Date: 1/10/1999, 6:07 pm
> I just built a skeg out of 4mm plywood and before I put on the deck of my
> Actic Tern I want to install the skeg but where? Can anyone help, the
> Arctic Tern is a hard chined hull if that makes any difference. Thanks. Bob, my two hard-chine kayaks both have retractable skegs: My Tursiops is a short, wide, extremely stable and manouverable kayak. The original plans did not have a skeg, but I never regretted putting one in: With the skeg up, the boat will behave like a drunken driver on New Years Eve, with the skeg down it tracks beautifully. My Seguin is a fast, narrow boat that tracks very well even without the skeg that the designer put into it. But: In this boat, the skeg is used to adjust for beam or rear wind and waves. It's very useful to make the kayak track straight towards a chosen point, regardless of wind direction from the side/behind. You just have to make an accurate adjustment of how much skeg you drop down into the water. In both boats my skeg is placed around 80 cms forward of the stern.

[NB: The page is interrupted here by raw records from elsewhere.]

Context: an optimization exercise on an open-source flow, tuned for small area and a short achievable clock period. The choices shown serve that exercise and are no tape-out recipe.
Function was checked by simulation only, so behaviour that the tests miss may differ from the original.
No driver is modelled on the clock port, so clock power and skew are understated where the tree is cut down; a real chip needs a root buffer or a tree.
Power and IR drop assume default switching activity.

### flow/design.v
`default_nettype none
package coreSvcPkg;
	typedef struct packed {
		logic [3-1:0] size;
		logic [8-1:0]  tag;
		logic [64-1:0] data;
	} returnBeat_t;
	typedef struct packed {
		logic req;
		logic ena;
		logic ack;
	} intCtrl_t;
	typedef struct packed {
		logic empty;
		logic bkpt;
	} coreState_t;
endpackage
`default_nettype wire
`timescale 1ns/1ps
`default_nettype none
module returnFifo #(
	parameter int depth = 16
) (
	input  logic                    EXTCLK,
	input  logic                    rstN,
	input  logic                    wr,
	input  coreSvcPkg::returnBeat_t wrBeat,
	input  logic                    rdNow,
	output logic [depth-1:0]        rdSel,
	output logic [depth*(3+8+64)-1:0] memFlat,
	output logic                    notEmpty,
	output logic                    notEmptyNext,
	output logic                    full,
	output logic                    fullOut
);
	localparam int beatW = 3 + 8 + 64;
	localparam int cntW = $clog2(depth) + 1;
	logic [beatW-1:0] mem [0:depth-1];
	logic [depth-1:0] wrPtr;
	logic [depth-1:0] rdPtr;
	logic [depth-1:0] wrPtrNext;
	logic [depth-1:0] rdPtrNext;
	logic [cntW-1:0]  count;
	logic [cntW-1:0]  countNext;
	logic             oneLeft;
	logic             oneLeftNext;
	logic             fullNext;
	logic             doWr;
	assign doWr = wr & ~full;
	assign wrPtrNext = doWr ? {wrPtr[depth-2:0], wrPtr[depth-1]} : wrPtr;
	assign rdPtrNext = rdNow ? {rdPtr[depth-2:0], rdPtr[depth-1]} : rdPtr;
	always_comb
	begin
		case ({doWr, rdNow})
			2'b10: countNext = count + 1'b1;
			2'b01: countNext = count - 1'b1;
			default: countNext = count;
		endcase
	end
	assign notEmptyNext = doWr | (notEmpty & ~(rdNow & oneLeft));
	assign fullNext = (full & ~rdNow) | (doWr & ~rdNow & (count == cntW'(depth - 1)));
	always_comb
	begin
		case ({doWr, rdNow})
			2'b10: oneLeftNext = ~notEmpty;
			2'b01: oneLeftNext = (count == cntW'(2));
			default: oneLeftNext = oneLeft;
		endcase
	end
	assign rdSel = rdPtr & {depth{rdNow}};
	genvar i;
	generate
		for (i = 0; i < depth; i++) begin : g_ent
			assign memFlat[i*beatW +: beatW] = mem[i];
			always_ff @(posedge EXTCLK)
			begin
				if (wrPtr[i] & ~full)
					mem[i] <= wrBeat;
			end
		end
	endgenerate
	always_ff @(posedge EXTCLK or negedge rstN)
	begin
		if (!rstN)
		begin
			wrPtr <= depth'(1);
			rdPtr <= depth'(1);
			count <= '0;
			notEmpty <= 1'b0;
			full <= 1'b0;
			oneLeft <= 1'b0;
			fullOut <= 1'b0;
		end
		else
		begin
			wrPtr <= wrPtrNext;
			rdPtr <= rdPtrNext;
			count <= countNext;
			notEmpty <= notEmptyNext;
			full <= fullNext;
			oneLeft <= oneLeftNext;
			fullOut <= (countNext == cntW'(depth));
		end
	end
endmodule
`default_nettype wire
`timescale 1ns/1ps
`default_nettype none
module returnArbiter #(
	parameter int depth = 16
) (
	input  logic                    EXTCLK,
	input  logic                    rstN,
	input  logic                    netWr,
	input  coreSvcPkg::returnBeat_t netWrBeat,
	output logic                    netFull,
	input  logic                    streamNotEmpty,
	input  logic                    streamNotEmptyNext,
	input  logic [depth-1:0]        streamSel,
	input  logic [depth*(3+8+64)-1:0] streamMem,
	output logic                    streamRd,
	input  logic                    localDrdy,
	input  coreSvcPkg::returnBeat_t localBeat,
	output logic                    localRd,
	output logic                    coreDrdy,
	output coreSvcPkg::returnBeat_t coreBeat
);
	localparam int beatW = 3 + 8 + 64;
	logic             netSel;
	logic             localBusy;
	logic             localSel;
	logic [beatW-1:0] netHead;
	logic [beatW-1:0] nextBeat;
	assign netFull = 1'b0;
	always_ff @(posedge EXTCLK or negedge rstN)
	begin
		if (!rstN)
		begin
			netSel <= 1'b0;
			streamRd <= 1'b0;
			localBusy <= 1'b0;
		end
		else
		begin
			netSel <= netWr;
			streamRd <= ~netWr & streamNotEmptyNext;
			localBusy <= netWr | streamNotEmptyNext;
		end
	end
	always_ff @(posedge EXTCLK)
		netHead <= netWrBeat;
	assign localRd = ~localBusy & localDrdy;
	assign localSel = ~netSel & ~streamNotEmpty;
	always_comb
	begin
		nextBeat = ({beatW{netSel}} & netHead) | ({beatW{localSel}} & localBeat);
		for (int i = 0; i < depth; i++)
			nextBeat = nextBeat | ({beatW{streamSel[i]}} & streamMem[i*beatW +: beatW]);
	end
	always_ff @(posedge EXTCLK or negedge rstN)
	begin
		if (!rstN)
			coreDrdy <= 1'b0;
		else
			coreDrdy <= localBusy | localDrdy;
	end
	always_ff @(posedge EXTCLK)
		coreBeat <= nextBeat;
endmodule
`default_nettype wire
`timescale 1ns/1ps
`default_nettype none
module tickGen #(
	parameter int scale = 20
) (
	input  logic EXTCLK,
	input  logic rstN,
	output logic tickPulse
);
	localparam int cntW = $clog2(scale);
	logic [cntW-1:0] cnt;
	logic            lastCycle;
	assign lastCycle = (cnt == cntW'(scale - 1));
	always_ff @(posedge EXTCLK or negedge rstN)
	begin
		if (!rstN)
		begin
			cnt <= '0;
			tickPulse <= 1'b0;
		end
		else
		begin
			cnt <= lastCycle ? '0 : cnt + 1'b1;
			tickPulse <= lastCycle;
		end
	end
endmodule
`default_nettype wire
`timescale 1ns/1ps
`default_nettype none
module intSequencer (
	input  logic                   EXTCLK,
	input  logic                   rstN,
	input  coreSvcPkg::intCtrl_t   intCtrl,
	input  coreSvcPkg::coreState_t coreState,
	output logic                   coreStop,
	output logic                   msgIntReq
);
	logic pendingReg;
	logic intPending;
	logic reqSent;
	logic fire;
	assign intPending = pendingReg & intCtrl.ena;
	assign coreStop = intPending;
	assign fire = intPending & coreState.empty & ~coreState.bkpt & ~reqSent;
	always_ff @(posedge EXTCLK or negedge rstN)
	begin
		if (!rstN)
		begin
			pendingReg <= 1'b0;
			reqSent <= 1'b0;
			msgIntReq <= 1'b0;
		end
		else
		begin
			pendingReg <= (intPending | intCtrl.req) & ~intCtrl.ack & intCtrl.ena;
			reqSent <= (reqSent | fire) & intPending;
			msgIntReq <= fire;
		end
	end
endmodule
`default_nettype wire
`timescale 1ns/1ps
`default_nettype none
module coreSvc (
	input  logic                    EXTCLK,
	input  logic                    rstN,
	input  logic                    streamWr,
	input  coreSvcPkg::returnBeat_t streamWrBeat,
	output logic                    streamFull,
	input  logic                    netWr,
	input  coreSvcPkg::returnBeat_t netWrBeat,
	output logic                    netFull,
	input  logic                    localDrdy,
	input  coreSvcPkg::returnBeat_t localBeat,
	output logic                    localRd,
	output logic                    coreDrdy,
	output coreSvcPkg::returnBeat_t coreBeat,
	output logic                    tickPulse,
	input  coreSvcPkg::intCtrl_t    intCtrl,
	input  coreSvcPkg::coreState_t  coreState,
	output logic                    coreStop,
	output logic                    msgIntReq
);
	localparam int depth = 16;
	localparam int beatW = 3 + 8 + 64;
	logic [depth-1:0]       streamSel;
	logic [depth*beatW-1:0] streamMem;
	logic                   streamNotEmpty;
	logic                   streamNotEmptyNext;
	logic                   streamRd;
	returnFifo streamFifo (.EXTCLK(EXTCLK), .rstN(rstN), .wr(streamWr), .wrBeat(streamWrBeat),
		.rdNow(streamRd), .rdSel(streamSel), .memFlat(streamMem),
		.notEmpty(streamNotEmpty), .notEmptyNext(streamNotEmptyNext), .full(), .fullOut(streamFull));
	returnArbiter arbiter (.EXTCLK(EXTCLK), .rstN(rstN),
		.netWr(netWr), .netWrBeat(netWrBeat), .netFull(netFull),
		.streamNotEmpty(streamNotEmpty), .streamNotEmptyNext(streamNotEmptyNext),
		.streamSel(streamSel), .streamMem(streamMem), .streamRd(streamRd),
		.localDrdy(localDrdy), .localBeat(localBeat), .localRd(localRd),
		.coreDrdy(coreDrdy), .coreBeat(coreBeat));
	tickGen tick (.EXTCLK(EXTCLK), .rstN(rstN), .tickPulse(tickPulse));
	intSequencer intSeq (.EXTCLK(EXTCLK), .rstN(rstN), .intCtrl(intCtrl),
		.coreState(coreState), .coreStop(coreStop), .msgIntReq(msgIntReq));
endmodule
`default_nettype wire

I have bungee chord on deck from the stern to the "arm" of the skeg to drag the skeg down into the water - and a line going forward to the cockpit to bring it up. Very simple, and satisfying. During the latest years of Greenland development of the kayak, meaning the beginning of this century, the Greenlanders also made "retractable" skegs for their kayaks, "retractable" meaning the skegs would fold down sideways if hit by ice or stone. Their skegs were fastened with straps around the hull. So, if you have a hard chine, manoeuverable kayak, the skeg will give you great tracking. If you have a kayak that already tracks well, the skeg will give you an easy way of tracking "on course", regardless of wind and waves from the side or behind. The only good substitute for a skeg, I think,is to make a "square" stern on a hard-chine kayak - a fixed rudder on a boat that turns easily. I think the baidarka stern is supposed to work this way.
A hard chine kayak doesn't really need a rudder, so why mess up the looks of the boat - and even losing the comfort of firm, fixed footbraces?